** Opening Extracted records block **

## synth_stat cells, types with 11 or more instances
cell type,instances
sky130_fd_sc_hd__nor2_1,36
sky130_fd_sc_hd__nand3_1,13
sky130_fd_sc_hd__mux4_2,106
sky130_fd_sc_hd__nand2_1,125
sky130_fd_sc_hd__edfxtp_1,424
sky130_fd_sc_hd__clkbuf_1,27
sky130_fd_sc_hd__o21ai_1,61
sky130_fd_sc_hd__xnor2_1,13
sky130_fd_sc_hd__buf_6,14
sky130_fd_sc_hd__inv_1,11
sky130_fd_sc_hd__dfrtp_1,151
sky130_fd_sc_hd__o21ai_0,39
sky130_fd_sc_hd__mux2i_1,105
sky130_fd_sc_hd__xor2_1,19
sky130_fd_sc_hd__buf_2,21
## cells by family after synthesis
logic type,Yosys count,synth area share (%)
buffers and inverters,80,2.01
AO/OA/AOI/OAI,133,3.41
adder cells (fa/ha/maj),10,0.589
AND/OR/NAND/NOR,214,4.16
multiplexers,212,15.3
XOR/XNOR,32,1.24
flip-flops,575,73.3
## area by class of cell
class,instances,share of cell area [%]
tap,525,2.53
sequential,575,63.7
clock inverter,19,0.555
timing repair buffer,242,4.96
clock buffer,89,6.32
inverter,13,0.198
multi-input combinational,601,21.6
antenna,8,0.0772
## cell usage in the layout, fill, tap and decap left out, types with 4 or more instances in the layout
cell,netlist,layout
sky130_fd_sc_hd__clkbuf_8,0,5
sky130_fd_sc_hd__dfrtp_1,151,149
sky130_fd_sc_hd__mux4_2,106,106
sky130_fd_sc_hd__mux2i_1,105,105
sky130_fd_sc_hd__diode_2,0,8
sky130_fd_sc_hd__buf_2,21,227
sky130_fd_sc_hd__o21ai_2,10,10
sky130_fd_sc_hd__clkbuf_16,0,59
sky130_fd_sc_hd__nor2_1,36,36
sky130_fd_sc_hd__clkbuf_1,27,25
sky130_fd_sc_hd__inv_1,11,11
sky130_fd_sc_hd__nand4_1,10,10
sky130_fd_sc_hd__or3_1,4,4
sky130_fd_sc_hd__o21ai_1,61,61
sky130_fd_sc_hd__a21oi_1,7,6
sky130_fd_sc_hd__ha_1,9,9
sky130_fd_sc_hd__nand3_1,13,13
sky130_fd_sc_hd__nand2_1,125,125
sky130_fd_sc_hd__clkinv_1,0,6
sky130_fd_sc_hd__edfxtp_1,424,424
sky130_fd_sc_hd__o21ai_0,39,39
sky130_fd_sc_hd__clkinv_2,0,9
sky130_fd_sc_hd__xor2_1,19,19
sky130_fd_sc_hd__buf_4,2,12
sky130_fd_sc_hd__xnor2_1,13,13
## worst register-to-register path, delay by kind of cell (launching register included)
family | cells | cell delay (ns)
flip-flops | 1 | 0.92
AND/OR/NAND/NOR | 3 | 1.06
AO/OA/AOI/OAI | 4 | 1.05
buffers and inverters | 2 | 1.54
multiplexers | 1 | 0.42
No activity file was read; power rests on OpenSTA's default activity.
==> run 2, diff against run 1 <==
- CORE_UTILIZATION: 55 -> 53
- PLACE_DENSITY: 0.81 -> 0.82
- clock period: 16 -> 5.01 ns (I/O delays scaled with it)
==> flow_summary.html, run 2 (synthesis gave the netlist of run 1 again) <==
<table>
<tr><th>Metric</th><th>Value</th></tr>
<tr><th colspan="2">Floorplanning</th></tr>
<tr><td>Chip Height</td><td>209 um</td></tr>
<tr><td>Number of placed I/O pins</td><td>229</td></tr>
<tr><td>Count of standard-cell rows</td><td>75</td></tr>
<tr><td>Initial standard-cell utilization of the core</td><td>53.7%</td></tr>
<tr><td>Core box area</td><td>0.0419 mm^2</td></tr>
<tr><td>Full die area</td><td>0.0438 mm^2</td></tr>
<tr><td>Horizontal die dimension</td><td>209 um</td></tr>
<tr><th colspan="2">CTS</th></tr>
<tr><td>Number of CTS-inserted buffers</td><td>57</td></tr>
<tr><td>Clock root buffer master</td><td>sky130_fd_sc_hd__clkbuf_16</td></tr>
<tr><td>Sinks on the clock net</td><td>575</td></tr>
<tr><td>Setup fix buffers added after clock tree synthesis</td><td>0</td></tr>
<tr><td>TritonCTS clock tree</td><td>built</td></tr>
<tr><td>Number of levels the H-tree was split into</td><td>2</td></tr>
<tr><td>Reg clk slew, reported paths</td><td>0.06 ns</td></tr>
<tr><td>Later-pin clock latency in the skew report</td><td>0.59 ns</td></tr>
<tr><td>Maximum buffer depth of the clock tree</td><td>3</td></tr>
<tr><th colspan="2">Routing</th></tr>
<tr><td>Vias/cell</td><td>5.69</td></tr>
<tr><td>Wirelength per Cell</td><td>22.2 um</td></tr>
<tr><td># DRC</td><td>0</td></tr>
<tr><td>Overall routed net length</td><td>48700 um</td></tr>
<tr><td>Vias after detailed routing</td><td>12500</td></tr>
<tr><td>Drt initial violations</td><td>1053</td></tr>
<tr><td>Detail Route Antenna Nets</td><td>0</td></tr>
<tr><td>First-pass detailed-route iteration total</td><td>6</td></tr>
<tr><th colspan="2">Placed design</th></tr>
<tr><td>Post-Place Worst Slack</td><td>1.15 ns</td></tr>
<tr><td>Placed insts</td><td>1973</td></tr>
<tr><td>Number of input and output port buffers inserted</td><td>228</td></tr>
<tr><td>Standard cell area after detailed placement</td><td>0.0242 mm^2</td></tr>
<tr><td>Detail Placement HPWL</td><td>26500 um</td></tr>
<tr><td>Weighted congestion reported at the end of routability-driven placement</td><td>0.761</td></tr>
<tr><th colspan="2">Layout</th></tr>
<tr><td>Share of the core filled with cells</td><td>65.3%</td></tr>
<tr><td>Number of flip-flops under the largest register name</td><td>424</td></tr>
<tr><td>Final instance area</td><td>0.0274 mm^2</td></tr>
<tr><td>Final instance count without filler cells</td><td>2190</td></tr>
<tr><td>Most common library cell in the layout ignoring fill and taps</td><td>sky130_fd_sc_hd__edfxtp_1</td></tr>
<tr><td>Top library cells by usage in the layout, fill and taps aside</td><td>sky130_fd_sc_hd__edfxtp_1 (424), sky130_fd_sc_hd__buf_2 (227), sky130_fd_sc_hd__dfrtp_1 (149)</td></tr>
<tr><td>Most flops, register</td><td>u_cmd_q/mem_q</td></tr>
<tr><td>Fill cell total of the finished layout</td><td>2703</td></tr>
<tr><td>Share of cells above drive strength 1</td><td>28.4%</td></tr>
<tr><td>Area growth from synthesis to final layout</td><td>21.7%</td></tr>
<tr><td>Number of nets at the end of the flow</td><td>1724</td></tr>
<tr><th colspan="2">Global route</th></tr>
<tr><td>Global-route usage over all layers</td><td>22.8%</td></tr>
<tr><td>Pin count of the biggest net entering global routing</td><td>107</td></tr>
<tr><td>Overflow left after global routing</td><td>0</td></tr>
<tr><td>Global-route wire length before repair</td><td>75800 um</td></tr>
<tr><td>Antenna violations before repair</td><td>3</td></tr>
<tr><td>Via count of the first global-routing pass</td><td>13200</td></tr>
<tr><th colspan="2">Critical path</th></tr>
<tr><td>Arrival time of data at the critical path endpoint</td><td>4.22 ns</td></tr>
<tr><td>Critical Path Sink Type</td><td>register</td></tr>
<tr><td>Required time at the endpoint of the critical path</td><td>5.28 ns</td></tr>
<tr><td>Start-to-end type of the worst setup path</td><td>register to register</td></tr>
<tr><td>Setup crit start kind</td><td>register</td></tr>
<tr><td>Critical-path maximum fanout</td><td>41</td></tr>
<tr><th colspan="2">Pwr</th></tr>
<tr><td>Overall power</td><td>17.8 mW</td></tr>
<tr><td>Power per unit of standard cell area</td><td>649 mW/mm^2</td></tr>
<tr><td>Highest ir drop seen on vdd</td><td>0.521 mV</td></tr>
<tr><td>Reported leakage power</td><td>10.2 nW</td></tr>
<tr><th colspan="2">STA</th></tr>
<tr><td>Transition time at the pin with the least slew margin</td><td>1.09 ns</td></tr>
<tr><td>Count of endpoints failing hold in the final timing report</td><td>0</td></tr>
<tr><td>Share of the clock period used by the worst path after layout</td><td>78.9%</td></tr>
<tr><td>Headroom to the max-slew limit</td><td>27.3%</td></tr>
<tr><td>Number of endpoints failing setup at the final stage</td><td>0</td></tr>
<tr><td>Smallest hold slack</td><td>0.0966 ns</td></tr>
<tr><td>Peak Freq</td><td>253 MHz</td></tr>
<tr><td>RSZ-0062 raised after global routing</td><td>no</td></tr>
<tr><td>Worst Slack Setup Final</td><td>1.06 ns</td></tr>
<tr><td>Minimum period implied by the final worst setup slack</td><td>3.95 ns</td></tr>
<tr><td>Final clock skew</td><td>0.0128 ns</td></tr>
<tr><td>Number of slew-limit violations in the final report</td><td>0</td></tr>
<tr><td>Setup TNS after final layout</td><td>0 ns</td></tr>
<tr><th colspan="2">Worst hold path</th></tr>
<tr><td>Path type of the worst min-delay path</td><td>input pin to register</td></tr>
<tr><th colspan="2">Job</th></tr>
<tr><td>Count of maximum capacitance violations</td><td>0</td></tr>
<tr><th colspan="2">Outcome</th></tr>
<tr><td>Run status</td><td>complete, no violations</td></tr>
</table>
File: config.mk
export PLATFORM = sky130hd
export DESIGN_NAME = mem_word_seq_flat
export DESIGN_NICKNAME = d
export VERILOG_FILES = /design/src/rtl/mem_seq_pkg.sv /design/src/rtl/mem_word_seq_if.sv /design/src/rtl/mem_rd_capture.sv /design/src/rtl/mem_word_seq.sv /design/src/flat_wrapper.sv
export SDC_FILE = /design/constraint.sdc
export NUM_CORES = 1
export LEC_CHECK = 0
export CAP_MARGIN = 20
export CORE_MARGIN = 4
export CORE_UTILIZATION = 62
export CTS_CLUSTER_SIZE = 14
export DETAILED_ROUTE_END_ITERATION = 8
export DONT_BUFFER_PORTS = 1
export GPL_TIMING_DRIVEN = 0
export PLACE_DENSITY = 0.84
export SLEW_MARGIN = 20
export SYNTH_ARGS = -nofsm -noshare
export SYNTH_HDL_FRONTEND = slang
export SYNTH_SLANG_ARGS = --single-unit
File: constraint.sdc
create_clock -name CLK -period 4.9 [get_ports CLK]
set_input_delay 1.47 -clock CLK [delete_from_list [all_inputs] [get_ports CLK]]
set_output_delay 1.47 -clock CLK [all_outputs]
set_load 0.005 [all_outputs]
File: src/rtl/mem_seq_pkg.sv
// Shared types and constants for the word-to-byte memory sequencer and its
// read-capture stage.
package mem_seq_pkg;

    localparam int BEATS  = 4;
    localparam int BEAT_W = 2;

    typedef logic [BEAT_W-1:0] beat_idx_t;

    localparam beat_idx_t LAST_BEAT = beat_idx_t'(BEATS - 1);

    typedef enum logic [1:0] {
        ST_IDLE  = 2'd0,
        ST_ISSUE = 2'd1,
        ST_DRAIN = 2'd2,
        ST_RESP  = 2'd3
    } seq_state_t;

    localparam logic IDLE_CE  = 1'b0;
    localparam logic IDLE_CSB = 1'b1;
    localparam logic IDLE_WEB = 1'b1;
    localparam logic IDLE_OEB = 1'b1;

    typedef struct packed {
        logic      valid;
        beat_idx_t idx;
    } rd_tag_t;

    function automatic logic [7:0] word_byte(input logic [8*BEATS-1:0] word, input beat_idx_t k);
        return word[{k, 3'b000} +: 8];
    endfunction

endpackage

File: src/rtl/mem_word_seq_if.sv
// Word request/response channel plus the byte-wide bus toward the register stage.
interface mem_word_seq_if;

    logic        REQ_VALID;
    logic        REQ_READY;
    logic        REQ_WE;
    logic [15:0] REQ_ADDR;
    logic [3:0]  REQ_BE;
    logic [31:0] REQ_WDATA;
    logic        RSP_VALID;
    logic [31:0] RSP_RDATA;
    logic [15:0] ADDR;
    logic        CE;
    logic        CSB;
    logic        WEB;
    logic        OEB;
    logic [7:0]  IDATA;
    logic [7:0]  ODATA;

    modport master (
        output REQ_VALID, REQ_WE, REQ_ADDR, REQ_BE, REQ_WDATA, ODATA,
        input  REQ_READY, RSP_VALID, RSP_RDATA, ADDR, CE, CSB, WEB, OEB, IDATA
    );

    modport slave (
        input  REQ_VALID, REQ_WE, REQ_ADDR, REQ_BE, REQ_WDATA, ODATA,
        output REQ_READY, RSP_VALID, RSP_RDATA, ADDR, CE, CSB, WEB, OEB, IDATA
    );

endinterface

File: src/rtl/mem_rd_capture.sv
// Read-return tracking: a tag per read beat travels RD_LAT stages, then the
// matching ODATA byte lands in its lane of the assembled word.
module mem_rd_capture
    import mem_seq_pkg::*;
#(
    parameter int RD_LAT = 2
) (
    input  logic               CLK,
    input  logic               flush,
    input  logic               tag_valid,
    input  beat_idx_t          tag_idx,
    input  logic [7:0]         ODATA,
    output logic [8*BEATS-1:0] rdata,
    output logic               last_cap
);

    rd_tag_t            pipe_r [RD_LAT];
    logic [8*BEATS-1:0] lanes_r;
    rd_tag_t            head_s;

    assign head_s   = pipe_r[RD_LAT-1];
    assign rdata    = lanes_r;
    assign last_cap = head_s.valid && (head_s.idx == LAST_BEAT);

    // Tag pipeline: the tag enters the cycle after its beat is on the bus.
    always_ff @(posedge CLK) begin
        if (flush) begin
            for (int i = 0; i < RD_LAT; i++) begin
                pipe_r[i] <= '0;
            end
        end else begin
            pipe_r[0] <= {tag_valid, tag_idx};
            for (int i = 1; i < RD_LAT; i++) begin
                pipe_r[i] <= pipe_r[i-1];
            end
        end
    end

    // Byte-lane assembly; cleared on flush, otherwise holds between captures.
    always_ff @(posedge CLK) begin
        if (flush) begin
            lanes_r <= '0;
        end else if (head_s.valid) begin
            lanes_r[{head_s.idx, 3'b000} +: 8] <= ODATA;
        end else begin
            lanes_r <= lanes_r;
        end
    end

endmodule

File: src/rtl/mem_word_seq.sv
// Splits 32-bit word requests into four byte-bus beats and, for reads,
// assembles the returned bytes into a one-cycle word response.
module mem_word_seq
    import mem_seq_pkg::*;
#(
    parameter int RD_LAT = 2
) (
    input  logic           CLK,
    input  logic           RSTN,
    mem_word_seq_if.slave  mws
);

    seq_state_t  state_r;
    beat_idx_t   beat_r;
    logic        we_r;
    logic [15:0] base_r;
    logic [3:0]  be_r;
    logic [31:0] wdata_r;
    logic        ready_r;
    logic        rsp_valid_r;
    logic [15:0] addr_r;
    logic        ce_r;
    logic        csb_r;
    logic        web_r;
    logic        oeb_r;
    logic [7:0]  idata_r;
    logic        rd_beat_r;

    logic        accept_s;
    logic        flush_s;
    logic        last_cap_s;
    logic [31:0] rdata_s;
    logic [1:0]  addr_lsb_unused_s;

    logic        drv_we_s;
    logic [15:0] drv_base_s;
    logic [3:0]  drv_be_s;
    logic [31:0] drv_wdata_s;
    beat_idx_t   drv_k_s;

    logic [15:0] beat_addr_s;
    logic [7:0]  beat_idata_s;
    logic        beat_ce_s;
    logic        beat_csb_s;
    logic        beat_web_s;
    logic        beat_oeb_s;
    logic        beat_rd_s;

    assign accept_s          = mws.REQ_VALID && ready_r;
    assign flush_s           = !RSTN || accept_s;
    assign addr_lsb_unused_s = mws.REQ_ADDR[1:0];

    // Source of the next beat: fresh request on accept, latched request otherwise.
    always_comb begin
        drv_we_s    = we_r;
        drv_base_s  = base_r;
        drv_be_s    = be_r;
        drv_wdata_s = wdata_r;
        drv_k_s     = beat_r + 2'd1;
        if (accept_s) begin
            drv_we_s    = mws.REQ_WE;
            drv_base_s  = {mws.REQ_ADDR[15:2], 2'b00};
            drv_be_s    = mws.REQ_BE;
            drv_wdata_s = mws.REQ_WDATA;
            drv_k_s     = 2'd0;
        end else begin
            drv_k_s     = beat_r + 2'd1;
        end
    end

    // Bus values for that beat; a disabled write byte leaves the bus idle.
    always_comb begin
        beat_addr_s  = addr_r;
        beat_idata_s = idata_r;
        beat_ce_s    = IDLE_CE;
        beat_csb_s   = IDLE_CSB;
        beat_web_s   = IDLE_WEB;
        beat_oeb_s   = IDLE_OEB;
        beat_rd_s    = 1'b0;
        if (!drv_we_s) begin
            beat_addr_s = drv_base_s + {14'd0, drv_k_s};
            beat_ce_s   = 1'b1;
            beat_csb_s  = 1'b0;
            beat_oeb_s  = 1'b0;
            beat_rd_s   = 1'b1;
        end else if (drv_be_s[drv_k_s]) begin
            beat_addr_s  = drv_base_s + {14'd0, drv_k_s};
            beat_idata_s = word_byte(drv_wdata_s, drv_k_s);
            beat_ce_s    = 1'b1;
            beat_csb_s   = 1'b0;
            beat_web_s   = 1'b0;
        end else begin
            beat_rd_s    = 1'b0;
        end
    end

    // Sequencer FSM with registered handshake and byte-bus outputs.
    always_ff @(posedge CLK) begin
        if (!RSTN) begin
            state_r     <= ST_IDLE;
            beat_r      <= 2'd0;
            we_r        <= 1'b0;
            base_r      <= 16'h0000;
            be_r        <= 4'h0;
            wdata_r     <= 32'h0000_0000;
            ready_r     <= 1'b1;
            rsp_valid_r <= 1'b0;
            addr_r      <= 16'h0000;
            ce_r        <= IDLE_CE;
            csb_r       <= IDLE_CSB;
            web_r       <= IDLE_WEB;
            oeb_r       <= IDLE_OEB;
            idata_r     <= 8'h00;
            rd_beat_r   <= 1'b0;
        end else begin
            case (state_r)
                ST_IDLE, ST_RESP: begin
                    rsp_valid_r <= 1'b0;
                    if (accept_s) begin
                        we_r      <= drv_we_s;
                        base_r    <= drv_base_s;
                        be_r      <= drv_be_s;
                        wdata_r   <= drv_wdata_s;
                        beat_r    <= 2'd0;
                        ready_r   <= 1'b0;
                        state_r   <= ST_ISSUE;
                        addr_r    <= beat_addr_s;
                        idata_r   <= beat_idata_s;
                        ce_r      <= beat_ce_s;
                        csb_r     <= beat_csb_s;
                        web_r     <= beat_web_s;
                        oeb_r     <= beat_oeb_s;
                        rd_beat_r <= beat_rd_s;
                    end else begin
                        ready_r   <= 1'b1;
                        state_r   <= ST_IDLE;
                        ce_r      <= IDLE_CE;
                        csb_r     <= IDLE_CSB;
                        web_r     <= IDLE_WEB;
                        oeb_r     <= IDLE_OEB;
                        rd_beat_r <= 1'b0;
                    end
                end
                ST_ISSUE: begin
                    if (beat_r == LAST_BEAT) begin
                        ce_r      <= IDLE_CE;
                        csb_r     <= IDLE_CSB;
                        web_r     <= IDLE_WEB;
                        oeb_r     <= IDLE_OEB;
                        rd_beat_r <= 1'b0;
                        if (we_r) begin
                            state_r     <= ST_RESP;
                            rsp_valid_r <= 1'b1;
                            ready_r     <= 1'b1;
                        end else begin
                            state_r     <= ST_DRAIN;
                        end
                    end else begin
                        beat_r    <= drv_k_s;
                        addr_r    <= beat_addr_s;
                        idata_r   <= beat_idata_s;
                        ce_r      <= beat_ce_s;
                        csb_r     <= beat_csb_s;
                        web_r     <= beat_web_s;
                        oeb_r     <= beat_oeb_s;
                        rd_beat_r <= beat_rd_s;
                    end
                end
                ST_DRAIN: begin
                    ce_r      <= IDLE_CE;
                    csb_r     <= IDLE_CSB;
                    web_r     <= IDLE_WEB;
                    oeb_r     <= IDLE_OEB;
                    rd_beat_r <= 1'b0;
                    if (last_cap_s) begin
                        state_r     <= ST_RESP;
                        rsp_valid_r <= 1'b1;
                        ready_r     <= 1'b1;
                    end else begin
                        state_r     <= ST_DRAIN;
                    end
                end
                default: begin
                    state_r     <= ST_IDLE;
                    ready_r     <= 1'b1;
                    rsp_valid_r <= 1'b0;
                    ce_r        <= IDLE_CE;
                    csb_r       <= IDLE_CSB;
                    web_r       <= IDLE_WEB;
                    oeb_r       <= IDLE_OEB;
                    rd_beat_r   <= 1'b0;
                end
            endcase
        end
    end

    mem_rd_capture #(
        .RD_LAT (RD_LAT)
    ) u_capture (
        .CLK       (CLK),
        .flush     (flush_s),
        .tag_valid (rd_beat_r),
        .tag_idx   (beat_r),
        .ODATA     (mws.ODATA),
        .rdata     (rdata_s),
        .last_cap  (last_cap_s)
    );

    assign mws.REQ_READY = ready_r;
    assign mws.RSP_VALID = rsp_valid_r;
    assign mws.RSP_RDATA = rdata_s;
    assign mws.ADDR      = addr_r;
    assign mws.CE        = ce_r;
    assign mws.CSB       = csb_r;
    assign mws.WEB       = web_r;
    assign mws.OEB       = oeb_r;
    assign mws.IDATA     = idata_r;

endmodule
File: src/flat_wrapper.sv
// flat-port wrapper written by rule: the top's interface ports become plain ports
module mem_word_seq_flat import mem_seq_pkg::*;
#(
    parameter int RD_LAT = 2
)
  (CLK, RSTN, mws_REQ_VALID, mws_REQ_WE, mws_REQ_ADDR, mws_REQ_BE, mws_REQ_WDATA, mws_ODATA, mws_REQ_READY, mws_RSP_VALID, mws_RSP_RDATA, mws_ADDR, mws_CE, mws_CSB, mws_WEB, mws_OEB, mws_IDATA);
  mem_word_seq_if mws_i ();
  input  logic CLK;
  input  logic RSTN;
  input wire logic [$bits(mws_i.REQ_VALID)-1:0] mws_REQ_VALID;
  input wire logic [$bits(mws_i.REQ_WE)-1:0] mws_REQ_WE;
  input wire logic [$bits(mws_i.REQ_ADDR)-1:0] mws_REQ_ADDR;
  input wire logic [$bits(mws_i.REQ_BE)-1:0] mws_REQ_BE;
  input wire logic [$bits(mws_i.REQ_WDATA)-1:0] mws_REQ_WDATA;
  input wire logic [$bits(mws_i.ODATA)-1:0] mws_ODATA;
  output wire logic [$bits(mws_i.REQ_READY)-1:0] mws_REQ_READY;
  output wire logic [$bits(mws_i.RSP_VALID)-1:0] mws_RSP_VALID;
  output wire logic [$bits(mws_i.RSP_RDATA)-1:0] mws_RSP_RDATA;
  output wire logic [$bits(mws_i.ADDR)-1:0] mws_ADDR;
  output wire logic [$bits(mws_i.CE)-1:0] mws_CE;
  output wire logic [$bits(mws_i.CSB)-1:0] mws_CSB;
  output wire logic [$bits(mws_i.WEB)-1:0] mws_WEB;
  output wire logic [$bits(mws_i.OEB)-1:0] mws_OEB;
  output wire logic [$bits(mws_i.IDATA)-1:0] mws_IDATA;
  assign mws_i.REQ_VALID = mws_REQ_VALID;
  assign mws_i.REQ_WE = mws_REQ_WE;
  assign mws_i.REQ_ADDR = mws_REQ_ADDR;
  assign mws_i.REQ_BE = mws_REQ_BE;
  assign mws_i.REQ_WDATA = mws_REQ_WDATA;
  assign mws_i.ODATA = mws_ODATA;
  assign mws_REQ_READY = mws_i.REQ_READY;
  assign mws_RSP_VALID = mws_i.RSP_VALID;
  assign mws_RSP_RDATA = mws_i.RSP_RDATA;
  assign mws_ADDR = mws_i.ADDR;
  assign mws_CE = mws_i.CE;
  assign mws_CSB = mws_i.CSB;
  assign mws_WEB = mws_i.WEB;
  assign mws_OEB = mws_i.OEB;
  assign mws_IDATA = mws_i.IDATA;
  mem_word_seq #(.RD_LAT(RD_LAT)) u_core (.CLK(CLK), .RSTN(RSTN), .mws(mws_i));
endmodule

** Closing Extracted records block **

● **Your assignment**
Return each line of the entries that holds the string "flops".

● **Expected output**
flip-flops,575,73.3
flip-flops | 1 | 0.92
<tr><td>Number of flip-flops under the largest register name</td><td>424</td></tr>
<tr><td>Most flops, register</td><td>u_cmd_q/mem_q</td></tr>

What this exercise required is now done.